WHAT THE TASK ASKS = Below are records; report how many of their lines contain the word "decap", giving only the number.

EXTRACTED MATERIAL =
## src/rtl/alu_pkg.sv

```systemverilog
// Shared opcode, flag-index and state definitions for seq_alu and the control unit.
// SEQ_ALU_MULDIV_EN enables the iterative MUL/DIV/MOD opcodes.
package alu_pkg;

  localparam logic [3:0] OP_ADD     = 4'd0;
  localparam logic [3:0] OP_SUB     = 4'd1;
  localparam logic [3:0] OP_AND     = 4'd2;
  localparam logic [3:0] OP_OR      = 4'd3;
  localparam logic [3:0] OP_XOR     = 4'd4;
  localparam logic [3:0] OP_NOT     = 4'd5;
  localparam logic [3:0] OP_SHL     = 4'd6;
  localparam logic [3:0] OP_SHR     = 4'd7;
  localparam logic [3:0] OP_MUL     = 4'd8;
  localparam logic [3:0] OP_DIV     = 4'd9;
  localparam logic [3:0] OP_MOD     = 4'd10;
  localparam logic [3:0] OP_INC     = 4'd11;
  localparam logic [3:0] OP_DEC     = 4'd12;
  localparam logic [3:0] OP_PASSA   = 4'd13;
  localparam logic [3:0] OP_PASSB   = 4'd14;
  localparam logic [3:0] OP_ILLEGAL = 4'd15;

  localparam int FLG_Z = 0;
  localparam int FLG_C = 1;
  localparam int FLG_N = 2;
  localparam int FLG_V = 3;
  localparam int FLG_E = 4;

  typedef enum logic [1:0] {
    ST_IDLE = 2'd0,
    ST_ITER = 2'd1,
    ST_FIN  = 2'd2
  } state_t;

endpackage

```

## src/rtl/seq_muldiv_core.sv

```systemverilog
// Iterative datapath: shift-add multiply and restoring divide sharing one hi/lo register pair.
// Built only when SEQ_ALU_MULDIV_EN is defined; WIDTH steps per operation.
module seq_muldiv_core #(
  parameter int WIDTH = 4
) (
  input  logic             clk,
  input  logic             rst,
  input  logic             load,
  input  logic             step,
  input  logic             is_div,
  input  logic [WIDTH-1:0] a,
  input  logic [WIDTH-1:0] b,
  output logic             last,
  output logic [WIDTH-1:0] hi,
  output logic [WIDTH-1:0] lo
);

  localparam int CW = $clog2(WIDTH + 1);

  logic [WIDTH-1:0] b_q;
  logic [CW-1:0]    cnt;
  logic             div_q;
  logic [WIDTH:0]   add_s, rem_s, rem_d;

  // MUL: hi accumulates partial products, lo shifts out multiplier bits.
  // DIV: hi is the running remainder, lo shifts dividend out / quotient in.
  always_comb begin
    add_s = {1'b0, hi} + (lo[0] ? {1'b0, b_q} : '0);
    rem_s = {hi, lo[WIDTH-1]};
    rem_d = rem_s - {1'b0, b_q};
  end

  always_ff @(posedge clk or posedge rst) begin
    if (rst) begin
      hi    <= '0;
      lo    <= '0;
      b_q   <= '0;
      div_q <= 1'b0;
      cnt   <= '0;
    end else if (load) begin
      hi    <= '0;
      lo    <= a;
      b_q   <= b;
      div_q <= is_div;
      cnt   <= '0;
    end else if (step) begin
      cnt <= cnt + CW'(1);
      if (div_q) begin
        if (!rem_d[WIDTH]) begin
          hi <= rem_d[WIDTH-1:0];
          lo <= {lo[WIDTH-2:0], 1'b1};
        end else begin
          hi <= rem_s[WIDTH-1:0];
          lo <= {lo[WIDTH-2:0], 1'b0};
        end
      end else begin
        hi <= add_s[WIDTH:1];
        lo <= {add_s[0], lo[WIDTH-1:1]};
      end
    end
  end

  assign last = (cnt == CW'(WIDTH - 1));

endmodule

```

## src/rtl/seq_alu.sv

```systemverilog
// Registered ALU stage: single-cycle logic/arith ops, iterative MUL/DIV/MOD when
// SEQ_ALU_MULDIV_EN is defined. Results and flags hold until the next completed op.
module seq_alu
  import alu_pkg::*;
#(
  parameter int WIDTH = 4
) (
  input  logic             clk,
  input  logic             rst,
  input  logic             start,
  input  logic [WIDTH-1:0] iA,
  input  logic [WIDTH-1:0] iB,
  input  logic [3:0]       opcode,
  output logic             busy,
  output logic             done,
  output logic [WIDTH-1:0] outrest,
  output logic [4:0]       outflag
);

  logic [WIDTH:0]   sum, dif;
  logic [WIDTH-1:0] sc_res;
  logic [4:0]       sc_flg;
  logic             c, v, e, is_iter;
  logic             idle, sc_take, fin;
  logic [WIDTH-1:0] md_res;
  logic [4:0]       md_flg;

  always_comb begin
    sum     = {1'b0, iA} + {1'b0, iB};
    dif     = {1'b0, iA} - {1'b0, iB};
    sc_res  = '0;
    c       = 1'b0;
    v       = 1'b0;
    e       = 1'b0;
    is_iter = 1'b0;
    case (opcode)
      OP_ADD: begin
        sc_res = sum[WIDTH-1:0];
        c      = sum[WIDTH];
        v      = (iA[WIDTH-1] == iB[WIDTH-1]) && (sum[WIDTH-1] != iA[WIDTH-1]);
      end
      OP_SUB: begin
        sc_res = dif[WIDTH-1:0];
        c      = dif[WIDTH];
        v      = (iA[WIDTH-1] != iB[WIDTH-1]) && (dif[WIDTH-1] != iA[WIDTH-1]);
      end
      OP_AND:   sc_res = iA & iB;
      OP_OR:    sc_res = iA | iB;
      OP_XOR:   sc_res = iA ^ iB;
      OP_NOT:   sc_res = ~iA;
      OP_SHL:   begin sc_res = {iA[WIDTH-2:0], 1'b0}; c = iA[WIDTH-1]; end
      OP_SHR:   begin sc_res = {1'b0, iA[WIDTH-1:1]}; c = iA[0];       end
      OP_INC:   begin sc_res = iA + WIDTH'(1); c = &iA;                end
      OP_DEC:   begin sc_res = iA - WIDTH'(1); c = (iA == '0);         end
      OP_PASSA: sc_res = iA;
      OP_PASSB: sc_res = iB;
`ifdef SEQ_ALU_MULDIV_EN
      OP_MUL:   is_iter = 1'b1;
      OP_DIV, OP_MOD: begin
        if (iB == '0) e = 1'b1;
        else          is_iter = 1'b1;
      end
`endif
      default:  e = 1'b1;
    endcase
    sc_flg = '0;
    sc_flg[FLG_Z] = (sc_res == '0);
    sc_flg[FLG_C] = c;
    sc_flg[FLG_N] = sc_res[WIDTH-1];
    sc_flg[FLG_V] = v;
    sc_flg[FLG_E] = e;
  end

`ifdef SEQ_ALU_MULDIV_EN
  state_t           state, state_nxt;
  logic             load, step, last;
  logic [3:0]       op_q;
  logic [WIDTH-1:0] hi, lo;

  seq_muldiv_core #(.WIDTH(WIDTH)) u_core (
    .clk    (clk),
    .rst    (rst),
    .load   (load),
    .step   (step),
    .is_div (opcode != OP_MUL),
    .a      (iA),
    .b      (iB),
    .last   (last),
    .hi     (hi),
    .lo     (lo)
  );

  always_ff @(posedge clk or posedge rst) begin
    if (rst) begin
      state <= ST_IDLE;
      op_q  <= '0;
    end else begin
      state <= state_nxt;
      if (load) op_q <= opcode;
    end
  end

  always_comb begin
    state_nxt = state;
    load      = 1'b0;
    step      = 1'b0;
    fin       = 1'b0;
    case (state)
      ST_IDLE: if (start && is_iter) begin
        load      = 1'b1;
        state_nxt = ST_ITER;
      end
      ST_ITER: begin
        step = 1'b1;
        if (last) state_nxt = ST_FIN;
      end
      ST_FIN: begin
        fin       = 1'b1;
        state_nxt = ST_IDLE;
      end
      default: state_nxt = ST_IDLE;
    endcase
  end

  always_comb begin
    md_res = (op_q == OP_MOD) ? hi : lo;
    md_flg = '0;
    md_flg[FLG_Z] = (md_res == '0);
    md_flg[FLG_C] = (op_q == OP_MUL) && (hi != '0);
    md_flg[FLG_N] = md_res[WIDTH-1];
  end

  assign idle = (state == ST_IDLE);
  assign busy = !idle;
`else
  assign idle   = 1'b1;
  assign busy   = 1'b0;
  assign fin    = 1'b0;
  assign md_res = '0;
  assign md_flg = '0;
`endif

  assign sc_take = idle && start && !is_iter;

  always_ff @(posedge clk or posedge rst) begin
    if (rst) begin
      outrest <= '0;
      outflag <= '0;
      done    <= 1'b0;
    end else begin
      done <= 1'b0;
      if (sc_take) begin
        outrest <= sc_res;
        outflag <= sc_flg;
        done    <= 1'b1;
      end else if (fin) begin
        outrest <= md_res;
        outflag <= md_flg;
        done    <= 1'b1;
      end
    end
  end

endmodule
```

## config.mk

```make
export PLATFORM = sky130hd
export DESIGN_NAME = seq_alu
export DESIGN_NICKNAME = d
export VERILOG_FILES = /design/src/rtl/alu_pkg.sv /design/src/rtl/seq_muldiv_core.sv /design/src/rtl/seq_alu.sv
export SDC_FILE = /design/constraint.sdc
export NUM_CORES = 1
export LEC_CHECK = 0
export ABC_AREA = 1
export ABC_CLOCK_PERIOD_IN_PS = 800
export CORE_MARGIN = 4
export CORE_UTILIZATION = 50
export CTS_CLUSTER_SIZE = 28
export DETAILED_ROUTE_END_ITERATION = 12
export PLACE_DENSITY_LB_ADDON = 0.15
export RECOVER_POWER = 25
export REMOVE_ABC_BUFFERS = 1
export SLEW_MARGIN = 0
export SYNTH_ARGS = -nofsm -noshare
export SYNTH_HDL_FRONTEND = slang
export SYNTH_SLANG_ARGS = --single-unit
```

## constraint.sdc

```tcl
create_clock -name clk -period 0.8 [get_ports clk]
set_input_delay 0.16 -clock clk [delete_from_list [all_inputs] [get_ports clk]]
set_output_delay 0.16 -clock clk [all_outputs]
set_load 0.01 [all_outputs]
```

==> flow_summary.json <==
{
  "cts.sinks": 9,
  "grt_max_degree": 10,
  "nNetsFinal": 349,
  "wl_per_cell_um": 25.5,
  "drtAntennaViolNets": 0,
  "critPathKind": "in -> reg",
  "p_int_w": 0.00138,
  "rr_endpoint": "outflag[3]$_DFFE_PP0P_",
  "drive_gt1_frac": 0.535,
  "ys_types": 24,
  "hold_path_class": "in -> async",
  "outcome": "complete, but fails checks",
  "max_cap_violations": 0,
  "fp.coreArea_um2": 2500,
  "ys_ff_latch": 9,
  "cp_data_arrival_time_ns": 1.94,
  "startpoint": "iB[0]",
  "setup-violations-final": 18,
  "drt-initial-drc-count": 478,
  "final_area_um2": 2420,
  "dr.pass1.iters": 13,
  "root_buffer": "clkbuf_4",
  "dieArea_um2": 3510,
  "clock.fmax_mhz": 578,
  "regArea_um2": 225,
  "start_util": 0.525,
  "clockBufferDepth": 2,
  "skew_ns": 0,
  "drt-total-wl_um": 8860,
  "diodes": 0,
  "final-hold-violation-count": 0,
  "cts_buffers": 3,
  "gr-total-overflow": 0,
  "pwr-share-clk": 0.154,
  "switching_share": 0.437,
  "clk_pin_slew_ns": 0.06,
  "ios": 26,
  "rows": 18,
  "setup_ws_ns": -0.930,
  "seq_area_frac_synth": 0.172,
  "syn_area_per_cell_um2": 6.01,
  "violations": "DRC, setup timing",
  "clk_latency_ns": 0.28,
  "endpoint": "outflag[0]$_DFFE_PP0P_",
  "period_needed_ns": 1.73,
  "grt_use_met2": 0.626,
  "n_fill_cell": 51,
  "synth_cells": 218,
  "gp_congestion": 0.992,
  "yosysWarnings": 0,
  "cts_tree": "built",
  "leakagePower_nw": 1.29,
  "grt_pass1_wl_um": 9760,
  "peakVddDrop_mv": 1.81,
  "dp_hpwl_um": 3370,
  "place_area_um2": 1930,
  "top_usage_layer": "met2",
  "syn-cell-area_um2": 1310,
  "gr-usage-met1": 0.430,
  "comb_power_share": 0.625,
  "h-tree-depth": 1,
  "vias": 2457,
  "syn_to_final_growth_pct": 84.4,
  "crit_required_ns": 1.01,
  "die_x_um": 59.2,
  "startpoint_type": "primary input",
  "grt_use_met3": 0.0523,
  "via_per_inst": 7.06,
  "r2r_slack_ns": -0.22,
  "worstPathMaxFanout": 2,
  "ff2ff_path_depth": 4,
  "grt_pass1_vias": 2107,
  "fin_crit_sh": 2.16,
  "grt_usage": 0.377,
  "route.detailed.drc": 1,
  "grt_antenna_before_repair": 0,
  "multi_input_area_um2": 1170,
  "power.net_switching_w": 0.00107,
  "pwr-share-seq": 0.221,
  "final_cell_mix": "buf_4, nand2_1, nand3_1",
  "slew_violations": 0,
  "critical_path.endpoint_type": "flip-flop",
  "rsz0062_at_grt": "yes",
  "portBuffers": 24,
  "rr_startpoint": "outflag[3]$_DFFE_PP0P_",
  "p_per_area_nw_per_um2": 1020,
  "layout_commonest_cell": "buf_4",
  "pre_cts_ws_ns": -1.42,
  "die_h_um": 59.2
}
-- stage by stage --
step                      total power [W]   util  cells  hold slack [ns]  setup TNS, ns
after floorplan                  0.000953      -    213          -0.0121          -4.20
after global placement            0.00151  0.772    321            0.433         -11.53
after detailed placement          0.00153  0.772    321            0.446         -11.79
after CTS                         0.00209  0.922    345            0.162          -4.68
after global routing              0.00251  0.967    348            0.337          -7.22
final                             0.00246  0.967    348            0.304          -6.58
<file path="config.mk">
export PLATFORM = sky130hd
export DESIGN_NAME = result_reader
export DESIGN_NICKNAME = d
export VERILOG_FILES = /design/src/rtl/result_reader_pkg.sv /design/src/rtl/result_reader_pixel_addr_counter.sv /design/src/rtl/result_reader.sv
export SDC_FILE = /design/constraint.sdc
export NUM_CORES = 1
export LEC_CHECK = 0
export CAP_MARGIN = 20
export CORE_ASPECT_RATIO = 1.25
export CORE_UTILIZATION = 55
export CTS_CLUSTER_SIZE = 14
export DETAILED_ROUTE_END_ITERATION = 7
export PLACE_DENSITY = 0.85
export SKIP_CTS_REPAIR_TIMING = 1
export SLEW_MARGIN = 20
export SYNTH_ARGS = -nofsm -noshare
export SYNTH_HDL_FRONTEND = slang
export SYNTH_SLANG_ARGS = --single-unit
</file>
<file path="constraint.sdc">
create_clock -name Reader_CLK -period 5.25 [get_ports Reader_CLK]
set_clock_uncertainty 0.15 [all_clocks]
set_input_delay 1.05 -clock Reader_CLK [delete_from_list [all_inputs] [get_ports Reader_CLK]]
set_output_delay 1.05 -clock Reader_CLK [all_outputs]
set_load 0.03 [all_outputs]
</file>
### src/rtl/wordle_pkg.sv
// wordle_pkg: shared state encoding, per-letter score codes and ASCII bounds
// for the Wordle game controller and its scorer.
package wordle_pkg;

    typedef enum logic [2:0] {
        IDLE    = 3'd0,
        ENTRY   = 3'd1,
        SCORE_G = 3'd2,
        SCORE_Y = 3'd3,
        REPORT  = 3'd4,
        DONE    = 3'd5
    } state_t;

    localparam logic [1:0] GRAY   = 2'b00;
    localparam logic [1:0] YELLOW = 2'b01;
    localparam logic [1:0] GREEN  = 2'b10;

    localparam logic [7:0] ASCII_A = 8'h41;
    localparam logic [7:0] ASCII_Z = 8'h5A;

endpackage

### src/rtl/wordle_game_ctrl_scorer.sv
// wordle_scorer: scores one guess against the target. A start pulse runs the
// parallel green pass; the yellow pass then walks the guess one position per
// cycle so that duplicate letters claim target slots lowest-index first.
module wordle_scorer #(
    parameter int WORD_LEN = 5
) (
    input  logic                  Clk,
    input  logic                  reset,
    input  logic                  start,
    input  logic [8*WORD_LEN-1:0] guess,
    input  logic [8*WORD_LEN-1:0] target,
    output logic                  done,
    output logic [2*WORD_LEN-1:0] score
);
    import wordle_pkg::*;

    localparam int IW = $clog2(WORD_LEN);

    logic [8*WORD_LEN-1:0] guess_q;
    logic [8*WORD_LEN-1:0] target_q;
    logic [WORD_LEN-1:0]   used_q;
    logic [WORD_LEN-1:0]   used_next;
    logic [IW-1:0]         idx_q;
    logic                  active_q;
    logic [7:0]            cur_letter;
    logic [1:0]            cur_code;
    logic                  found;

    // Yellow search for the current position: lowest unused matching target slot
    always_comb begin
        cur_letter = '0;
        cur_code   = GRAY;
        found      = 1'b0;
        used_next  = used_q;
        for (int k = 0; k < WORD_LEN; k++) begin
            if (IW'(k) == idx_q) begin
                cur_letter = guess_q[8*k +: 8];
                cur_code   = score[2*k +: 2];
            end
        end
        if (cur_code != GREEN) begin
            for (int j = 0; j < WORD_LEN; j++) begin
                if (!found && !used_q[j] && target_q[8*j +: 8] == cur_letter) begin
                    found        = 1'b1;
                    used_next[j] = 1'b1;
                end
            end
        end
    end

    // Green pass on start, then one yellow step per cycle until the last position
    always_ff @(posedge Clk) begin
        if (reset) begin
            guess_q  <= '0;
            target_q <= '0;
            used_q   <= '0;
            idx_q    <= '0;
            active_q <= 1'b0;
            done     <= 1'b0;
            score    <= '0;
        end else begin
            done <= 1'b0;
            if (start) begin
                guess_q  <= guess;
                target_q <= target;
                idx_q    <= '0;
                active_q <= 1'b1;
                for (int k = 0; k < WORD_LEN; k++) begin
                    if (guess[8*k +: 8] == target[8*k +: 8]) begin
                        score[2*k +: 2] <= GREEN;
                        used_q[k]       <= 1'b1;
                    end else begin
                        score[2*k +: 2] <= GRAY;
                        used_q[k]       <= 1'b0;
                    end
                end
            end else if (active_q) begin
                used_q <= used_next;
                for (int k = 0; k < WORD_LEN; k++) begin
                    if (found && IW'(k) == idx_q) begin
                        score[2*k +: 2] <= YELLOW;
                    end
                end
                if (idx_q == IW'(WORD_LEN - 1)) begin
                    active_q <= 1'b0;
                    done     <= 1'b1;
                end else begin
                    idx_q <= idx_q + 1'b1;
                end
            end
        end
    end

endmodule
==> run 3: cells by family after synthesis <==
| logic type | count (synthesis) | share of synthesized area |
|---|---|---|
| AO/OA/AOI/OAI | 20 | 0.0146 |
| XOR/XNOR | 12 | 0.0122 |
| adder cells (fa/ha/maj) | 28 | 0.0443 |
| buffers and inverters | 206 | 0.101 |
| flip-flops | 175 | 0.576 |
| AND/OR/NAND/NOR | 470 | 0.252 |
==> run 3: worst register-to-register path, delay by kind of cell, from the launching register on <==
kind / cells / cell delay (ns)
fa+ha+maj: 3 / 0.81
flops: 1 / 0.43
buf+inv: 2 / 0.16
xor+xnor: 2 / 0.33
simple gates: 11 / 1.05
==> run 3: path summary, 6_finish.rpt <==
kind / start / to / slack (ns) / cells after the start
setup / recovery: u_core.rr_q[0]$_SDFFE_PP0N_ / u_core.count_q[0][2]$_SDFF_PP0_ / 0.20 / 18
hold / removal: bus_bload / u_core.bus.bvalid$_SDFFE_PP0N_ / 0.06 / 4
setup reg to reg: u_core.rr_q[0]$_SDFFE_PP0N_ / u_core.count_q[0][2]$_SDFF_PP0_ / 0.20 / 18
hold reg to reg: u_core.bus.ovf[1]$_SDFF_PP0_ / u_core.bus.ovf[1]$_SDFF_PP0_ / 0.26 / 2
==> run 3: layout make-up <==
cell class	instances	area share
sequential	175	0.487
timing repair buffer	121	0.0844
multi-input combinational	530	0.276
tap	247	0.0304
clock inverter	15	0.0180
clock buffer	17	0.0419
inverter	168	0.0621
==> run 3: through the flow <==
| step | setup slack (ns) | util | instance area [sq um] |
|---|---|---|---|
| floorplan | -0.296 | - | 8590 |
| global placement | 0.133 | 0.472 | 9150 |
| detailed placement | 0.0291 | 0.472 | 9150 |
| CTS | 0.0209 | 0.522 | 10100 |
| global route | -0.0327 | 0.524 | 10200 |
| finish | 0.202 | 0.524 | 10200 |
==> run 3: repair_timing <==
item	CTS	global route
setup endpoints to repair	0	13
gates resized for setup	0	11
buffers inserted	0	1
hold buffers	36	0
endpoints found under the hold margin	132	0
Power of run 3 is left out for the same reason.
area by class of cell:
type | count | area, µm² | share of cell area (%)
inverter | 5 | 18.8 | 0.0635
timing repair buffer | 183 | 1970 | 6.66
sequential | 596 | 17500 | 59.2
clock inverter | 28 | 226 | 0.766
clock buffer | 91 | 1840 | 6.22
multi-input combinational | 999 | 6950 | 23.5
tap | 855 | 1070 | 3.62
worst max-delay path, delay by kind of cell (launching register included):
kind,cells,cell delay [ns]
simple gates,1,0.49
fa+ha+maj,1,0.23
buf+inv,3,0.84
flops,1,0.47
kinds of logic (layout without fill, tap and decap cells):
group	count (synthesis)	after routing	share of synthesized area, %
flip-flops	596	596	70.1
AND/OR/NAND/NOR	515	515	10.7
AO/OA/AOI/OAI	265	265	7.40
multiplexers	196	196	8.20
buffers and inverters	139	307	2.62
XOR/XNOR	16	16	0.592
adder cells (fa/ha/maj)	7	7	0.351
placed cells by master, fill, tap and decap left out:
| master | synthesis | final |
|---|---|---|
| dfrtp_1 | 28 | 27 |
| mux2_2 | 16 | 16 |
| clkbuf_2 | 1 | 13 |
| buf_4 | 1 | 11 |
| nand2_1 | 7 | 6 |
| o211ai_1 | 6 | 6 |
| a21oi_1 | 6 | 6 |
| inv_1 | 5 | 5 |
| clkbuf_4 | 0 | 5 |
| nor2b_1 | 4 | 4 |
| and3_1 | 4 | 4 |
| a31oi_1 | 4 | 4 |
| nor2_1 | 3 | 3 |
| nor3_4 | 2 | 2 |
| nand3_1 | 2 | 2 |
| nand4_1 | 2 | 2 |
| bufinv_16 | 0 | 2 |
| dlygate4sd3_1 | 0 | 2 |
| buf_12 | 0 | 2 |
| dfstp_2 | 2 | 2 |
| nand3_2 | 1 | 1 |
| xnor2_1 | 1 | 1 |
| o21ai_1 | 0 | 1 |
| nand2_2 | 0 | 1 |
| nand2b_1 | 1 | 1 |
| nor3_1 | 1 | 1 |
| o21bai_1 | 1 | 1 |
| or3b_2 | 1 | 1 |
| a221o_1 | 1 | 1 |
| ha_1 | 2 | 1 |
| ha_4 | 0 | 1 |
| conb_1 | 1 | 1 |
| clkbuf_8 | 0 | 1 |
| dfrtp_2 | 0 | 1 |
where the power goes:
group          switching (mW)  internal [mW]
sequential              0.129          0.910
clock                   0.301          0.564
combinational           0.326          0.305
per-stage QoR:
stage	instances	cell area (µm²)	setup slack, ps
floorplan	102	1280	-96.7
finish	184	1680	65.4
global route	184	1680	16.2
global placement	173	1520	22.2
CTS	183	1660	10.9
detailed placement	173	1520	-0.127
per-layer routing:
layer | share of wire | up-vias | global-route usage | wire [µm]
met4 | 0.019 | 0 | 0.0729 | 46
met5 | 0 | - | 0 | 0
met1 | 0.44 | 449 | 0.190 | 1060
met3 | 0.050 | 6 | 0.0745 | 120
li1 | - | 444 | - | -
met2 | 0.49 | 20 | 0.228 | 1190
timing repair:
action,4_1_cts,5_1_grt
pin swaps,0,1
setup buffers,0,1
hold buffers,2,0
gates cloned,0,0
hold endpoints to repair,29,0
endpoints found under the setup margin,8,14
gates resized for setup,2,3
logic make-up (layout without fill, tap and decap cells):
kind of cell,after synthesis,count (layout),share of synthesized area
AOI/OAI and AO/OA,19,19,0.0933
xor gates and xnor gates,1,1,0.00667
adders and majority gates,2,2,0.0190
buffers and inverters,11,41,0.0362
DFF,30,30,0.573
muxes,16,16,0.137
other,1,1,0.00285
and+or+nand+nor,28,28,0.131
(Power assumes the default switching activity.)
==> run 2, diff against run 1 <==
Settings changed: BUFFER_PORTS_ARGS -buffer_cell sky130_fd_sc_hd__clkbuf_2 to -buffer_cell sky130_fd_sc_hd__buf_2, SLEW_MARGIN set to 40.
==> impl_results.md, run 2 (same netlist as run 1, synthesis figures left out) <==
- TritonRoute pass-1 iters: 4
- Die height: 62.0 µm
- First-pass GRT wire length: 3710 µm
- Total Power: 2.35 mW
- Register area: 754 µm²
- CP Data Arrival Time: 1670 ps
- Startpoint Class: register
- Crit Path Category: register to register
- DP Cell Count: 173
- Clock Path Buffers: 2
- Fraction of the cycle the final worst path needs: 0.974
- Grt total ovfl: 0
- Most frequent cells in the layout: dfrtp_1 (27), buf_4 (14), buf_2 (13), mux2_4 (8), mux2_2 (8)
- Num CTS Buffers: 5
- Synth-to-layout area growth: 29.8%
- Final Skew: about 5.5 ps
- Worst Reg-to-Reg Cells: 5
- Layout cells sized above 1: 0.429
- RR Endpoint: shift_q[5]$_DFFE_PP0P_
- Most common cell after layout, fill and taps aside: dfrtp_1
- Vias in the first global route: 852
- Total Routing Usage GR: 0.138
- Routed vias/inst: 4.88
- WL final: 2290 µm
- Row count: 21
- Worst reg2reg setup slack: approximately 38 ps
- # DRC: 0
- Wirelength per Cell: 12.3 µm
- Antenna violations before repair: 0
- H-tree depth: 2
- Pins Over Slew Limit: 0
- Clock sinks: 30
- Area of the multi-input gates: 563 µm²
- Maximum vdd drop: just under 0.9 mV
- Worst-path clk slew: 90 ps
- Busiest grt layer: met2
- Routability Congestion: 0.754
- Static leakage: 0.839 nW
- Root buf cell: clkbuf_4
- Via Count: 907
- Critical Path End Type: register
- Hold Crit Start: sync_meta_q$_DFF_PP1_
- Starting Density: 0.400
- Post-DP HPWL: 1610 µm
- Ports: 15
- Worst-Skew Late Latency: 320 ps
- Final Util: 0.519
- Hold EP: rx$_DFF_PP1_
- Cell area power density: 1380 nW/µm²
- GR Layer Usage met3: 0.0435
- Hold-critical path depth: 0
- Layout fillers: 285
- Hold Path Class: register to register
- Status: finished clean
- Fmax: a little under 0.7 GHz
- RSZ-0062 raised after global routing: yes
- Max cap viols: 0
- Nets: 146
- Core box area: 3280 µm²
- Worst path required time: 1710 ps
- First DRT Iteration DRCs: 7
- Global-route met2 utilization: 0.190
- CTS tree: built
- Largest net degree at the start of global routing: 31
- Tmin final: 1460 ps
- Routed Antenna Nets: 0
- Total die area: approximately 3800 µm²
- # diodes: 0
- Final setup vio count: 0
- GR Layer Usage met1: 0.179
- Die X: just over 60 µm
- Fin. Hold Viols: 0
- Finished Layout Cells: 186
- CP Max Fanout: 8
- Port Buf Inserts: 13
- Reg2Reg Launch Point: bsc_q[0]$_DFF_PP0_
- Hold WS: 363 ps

RESULT = 3